Do we need feature scaling for Logistic Regression?
Feature scaling can help with optimization speed and convergence, especially when using gradient-based solvers. It does not affect the linearity of the model but can stabilize training so that no single feature dominates due to its scale alone.
How do we interpret the coefficients of Logistic Regression?
Each coefficient is interpreted as the effect of its corresponding feature on the log-odds of the target outcome. Specifically, a one-unit increase in a given feature corresponds to an additive change in log-odds by an amount equal to that feature’s learned coefficient, holding other features constant. Interpreted in probability terms, it translates into a multiplicative effect on the odds of the outcome.
Does class imbalance break the linear assumption?
Class imbalance does not break linearity. However, extremely imbalanced datasets can lead to poor parameter estimates and biased decision boundaries. Techniques such as oversampling, undersampling, or appropriate class-weight adjustments help the model focus on the minority class without altering the linear form of the model.
What if the true decision boundary is highly non-linear?

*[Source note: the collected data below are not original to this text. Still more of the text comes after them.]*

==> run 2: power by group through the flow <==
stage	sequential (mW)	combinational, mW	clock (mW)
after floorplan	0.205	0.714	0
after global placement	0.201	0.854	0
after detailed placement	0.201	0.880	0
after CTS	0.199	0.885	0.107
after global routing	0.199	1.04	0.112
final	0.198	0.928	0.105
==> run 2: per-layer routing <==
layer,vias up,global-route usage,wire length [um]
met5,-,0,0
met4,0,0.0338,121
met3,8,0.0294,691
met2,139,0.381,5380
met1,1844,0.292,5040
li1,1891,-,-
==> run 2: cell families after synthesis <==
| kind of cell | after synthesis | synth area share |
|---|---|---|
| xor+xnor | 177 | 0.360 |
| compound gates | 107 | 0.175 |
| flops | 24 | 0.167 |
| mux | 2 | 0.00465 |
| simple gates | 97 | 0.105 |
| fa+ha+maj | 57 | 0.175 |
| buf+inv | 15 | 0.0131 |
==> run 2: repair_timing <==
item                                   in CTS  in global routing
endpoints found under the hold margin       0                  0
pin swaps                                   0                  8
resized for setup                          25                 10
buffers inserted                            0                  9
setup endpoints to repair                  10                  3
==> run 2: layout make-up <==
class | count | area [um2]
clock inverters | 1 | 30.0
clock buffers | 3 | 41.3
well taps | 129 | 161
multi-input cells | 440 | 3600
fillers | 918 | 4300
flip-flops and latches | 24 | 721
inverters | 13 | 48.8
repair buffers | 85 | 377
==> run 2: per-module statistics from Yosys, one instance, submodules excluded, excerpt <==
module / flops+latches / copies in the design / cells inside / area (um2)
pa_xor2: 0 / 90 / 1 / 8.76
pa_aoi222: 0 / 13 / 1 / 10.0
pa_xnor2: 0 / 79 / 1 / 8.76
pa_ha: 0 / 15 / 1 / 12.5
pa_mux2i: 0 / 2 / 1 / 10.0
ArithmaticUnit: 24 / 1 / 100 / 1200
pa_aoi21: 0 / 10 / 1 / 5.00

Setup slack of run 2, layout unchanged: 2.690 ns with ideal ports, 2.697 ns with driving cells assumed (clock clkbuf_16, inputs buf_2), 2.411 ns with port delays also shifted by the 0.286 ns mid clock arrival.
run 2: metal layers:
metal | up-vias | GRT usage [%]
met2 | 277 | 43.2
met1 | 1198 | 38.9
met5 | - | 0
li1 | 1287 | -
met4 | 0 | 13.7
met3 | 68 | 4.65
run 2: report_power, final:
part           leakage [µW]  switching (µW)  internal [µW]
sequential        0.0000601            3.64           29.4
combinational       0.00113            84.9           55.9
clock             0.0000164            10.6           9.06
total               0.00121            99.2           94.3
Source: an optimization exercise on an open RTL-to-GDS flow (aim: small area). Production flows keep margins and buffers that such runs may drop.
In this exercise RTL edits were held to simulation tests only and were not proved equivalent to the original.
The flow treats the clock pin as an ideal source. Dropping or thinning the clock tree relies on that and would not hold on a real chip.
No activity file was given, so power comes from the tool's default toggle rates.

job 8788:
// card_flip_game_top
module card_flip_game_top (
    input wire clk,            
    input wire reset,          
    input wire up_btn,
    input wire down_btn,
    input wire left_btn,
    input wire right_btn,
    input wire select_btn,
    output wire hsync,
    output wire vsync,
    output wire [3:0] red,
    output wire [3:0] green,
    output wire [3:0] blue,
    output wire [6:0] seg_display,
    output wire [3:0] seg_select,
    output wire uart_tx
);
    wire [3:0] cursor_pos;
    wire [15:0] card_states;
    wire [7:0] move_count_d;
    wire game_won;
    wire game_won_d;
    wire card_matched;
    game_logic game_controller (
        .clk(clk),
        .reset(reset),
        .up_btn(up_btn),
        .down_btn(down_btn),
        .left_btn(left_btn),
        .right_btn(right_btn),
        .select_btn(select_btn),
        .cursor_pos(cursor_pos),
        .card_states(card_states),
        .move_count_d(move_count_d),
        .game_won(game_won),
        .game_won_d(game_won_d),
        .card_matched(card_matched)
    );
    vga_display display (
        .clk(clk),
        .reset(reset),
        .card_states(card_states),
        .cursor_pos(cursor_pos),
        .hsync(hsync),
        .vsync(vsync),
        .red(red),
        .green(green),
        .blue(blue)
    );
    seven_segment_driver seg_driver (
        .move_count_d(move_count_d[3:0]),
        .game_won_d(game_won_d),
        .seg_display(seg_display),
        .seg_select(seg_select)
    );
    uart_logger game_logger (
        .clk(clk),
        .reset(reset),
        .card_pos(cursor_pos),
        .card_flipped(select_btn),
        .card_matched(card_matched),
        .game_won(game_won),
        .move_count(move_count_d),
        .uart_tx(uart_tx)
    );
endmodule
For scale: about 390 cells after synthesis, roughly 78 flip-flops, ~33 I/O pins, about 3500 um^2 of cells after synthesis.
Settings: LEC_CHECK=0, CAP_MARGIN=20, CORE_MARGIN=2, CORE_UTILIZATION=60, SLEW_MARGIN=20; clock period 10.0 ns.
standard.sh (not shown) runs the stock make flow with config.mk's settings and CLKGATE_MAP_FILE= SYNTH_SCRIPT=/design/flow/synth_recipe.tcl, a recipe that flattens the netlist after the stock synthesis.
==> flow/flow/run.sh <==
#!/bin/bash
# Layout flow: the standard ORFS flow (standard.sh) with
#  - synthesis: synth_recipe.tcl, but abc maps with an area script and no
#    adder cells (same registers, names and cell types);
#  - 1x buffers on the ports;
#  - a one-level clock tree: CTS_NBUF clock buffers fed by the clock port,
#    each driving one cluster of registers, built before global placement
#    (flow/gpl_hook.tcl, flow/clock_tree.tcl) and sized after placement
#    (flow/cts_hook.tcl).
# Each tool's output goes to standard_flow.log here (ORFS's own logs are
# under orfs/logs).
set -euo pipefail
F=$PWD/flow
export FLOW_ABC_SCRIPT=$F/area.script
export CTS_NBUF=${CTS_NBUF:-4}
export CTS_MASTER=${CTS_MASTER:-sky130_fd_sc_hd__clkbuf_8}
export CTS_SIZES=${CTS_SIZES:-"sky130_fd_sc_hd__clkbuf_8 sky130_fd_sc_hd__buf_8 sky130_fd_sc_hd__buf_12 sky130_fd_sc_hd__clkbuf_16"}
export CTS_SLEW_NS=${CTS_SLEW_NS:-0.105}
bash standard.sh \
  "SYNTH_SCRIPT=$F/synth_area.tcl" \
  "ADDER_MAP_FILE=" \
  "BUFFER_PORTS_ARGS=-buffer_cell sky130_fd_sc_hd__buf_1" \
  "PRE_GLOBAL_PLACE_TCL=$F/gpl_hook.tcl" \
  "PRE_CTS_TCL=$F/cts_hook.tcl" \
  finish > standard_flow.log 2>&1
==> flow/flow/cts_hook.tcl <==
# PRE_CTS hook: the clock tree was built before global placement
# (flow/gpl_hook.tcl), so clock_tree_synthesis only propagates the clock
# and sizes each clock buffer: the smallest of CTS_SIZES whose output slew,
# estimated from the placement, is under CTS_SLEW_NS.
rename clock_tree_synthesis orfs_clock_tree_synthesis
proc clock_tree_synthesis {args} {
  set_propagated_clock [all_clocks]
  estimate_parasitics -placement
  foreach inst [get_cells clkbuf_leaf_*] {
    foreach m $::env(CTS_SIZES) {
      replace_cell $inst $m
      estimate_parasitics -placement
      set out [get_pins -of_objects $inst -filter "direction==output"]
      set s [get_property $out slew_max]
      if {$s < $::env(CTS_SLEW_NS)} { break }
    }
    puts "clock buffer [get_property $inst name]: $m, estimated slew $s"
  }
}
Other scripts of this flow, unchanged in this note and not shown: flow/flow/area.script, flow/flow/clock_tree.tcl, flow/flow/gpl_hook.tcl, flow/flow/synth_area.tcl
Modified inputs, job 7474 compared to job 8788
--- a/flow/flow/run.sh
+++ b/flow/flow/run.sh
@@ -6,6 +6,5 @@
 #  - a one-level clock tree: CTS_NBUF clock buffers fed by the clock port,
 #    each driving one cluster of registers, built before global placement
-#    (flow/gpl_hook.tcl, flow/clock_tree.tcl) and sized after placement
-#    (flow/cts_hook.tcl).
+#    (flow/gpl_hook.tcl, flow/clock_tree.tcl, flow/cts_hook.tcl).
 # Each tool's output goes to standard_flow.log here (ORFS's own logs are
 # under orfs/logs).
@@ -15,6 +14,4 @@
 export CTS_NBUF=${CTS_NBUF:-4}
 export CTS_MASTER=${CTS_MASTER:-sky130_fd_sc_hd__clkbuf_8}
-export CTS_SIZES=${CTS_SIZES:-"sky130_fd_sc_hd__clkbuf_8 sky130_fd_sc_hd__buf_8 sky130_fd_sc_hd__buf_12 sky130_fd_sc_hd__clkbuf_16"}
-export CTS_SLEW_NS=${CTS_SLEW_NS:-0.105}
 bash standard.sh \
   "SYNTH_SCRIPT=$F/synth_area.tcl" \
==> flow/flow/cts_hook.tcl <==
# PRE_CTS hook: the clock tree was built before global placement
# (flow/gpl_hook.tcl), so clock_tree_synthesis only propagates the clock.
rename clock_tree_synthesis orfs_clock_tree_synthesis
proc clock_tree_synthesis {args} {
  set_propagated_clock [all_clocks]
}
==> comparison <==
- Side by side, layout overhead on the synthesized area turned out lower in job 7474 than in job 8788.
- The run showing the smaller worst setup slack is job 7474.
- ~same first-pass GRT wire length in job 8788 and job 7474
- From job 8788 to job 7474 the numbers moved as follows: cell area went down 14 um^2, internal power of the cells went down 3.8%, transition time at the pin with the least slew margin went down 0.012 ns.
- Job 7474 -> job 8788: critical-path maximum fanout delta 0, exact match
- Job 7474 vs job 8788 on fmax: job 7474 is the lower one.
- Of job 8788 and job 7474, the run reporting the lower part of the total power dissipated in combinational logic was job 8788.
- The final wirelength on job 8788 is in line with that on job 7474.
- Between job 8788 and job 7474, fraction of power consumed by the clock network is lower for job 7474, job 8788 comes in above that.
No run of this note takes its clock network from TritonCTS; it comes from the design's own scripts or RTL.

[afterwards: timing with drivers on the ports]
How much do the figures lean on ideal ports? The routed layouts below were timed once more, with nothing changed but the port constraints. Step 1 sets driving cells, clkbuf_16 on the clock port and buf_2 on the other inputs (assumed; they add their load-dependent delay and slew). Step 2 adds t to the input delays and takes it off the output delays; t is the mean of the earliest and latest rising clock arrival at the registers after step 1. Input paths then give back, and output paths get back, about the clock's delay inside the block. Three values: ideal, step 1, step 2; two values: the first two.
run | shift t [ns] | setup slack, ns | cell pins on the clock port's net
job 8788 | 0.203 | 5.930 / 5.861 / 6.064 | 4
job 7474 | 0.216 | 5.899 / 5.845 / 6.061 | 4
After both steps setup and hold are still met in every run listed.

Standard Logistic Regression might struggle when the real-world relationship between features and the target is significantly non-linear. You can introduce polynomial or other non-linear transformations of the features (manual feature engineering) or switch to models like Neural Networks, Random Forests, or Kernel SVMs. Nonetheless, these approaches go beyond the basic linear structure of Logistic Regression itself.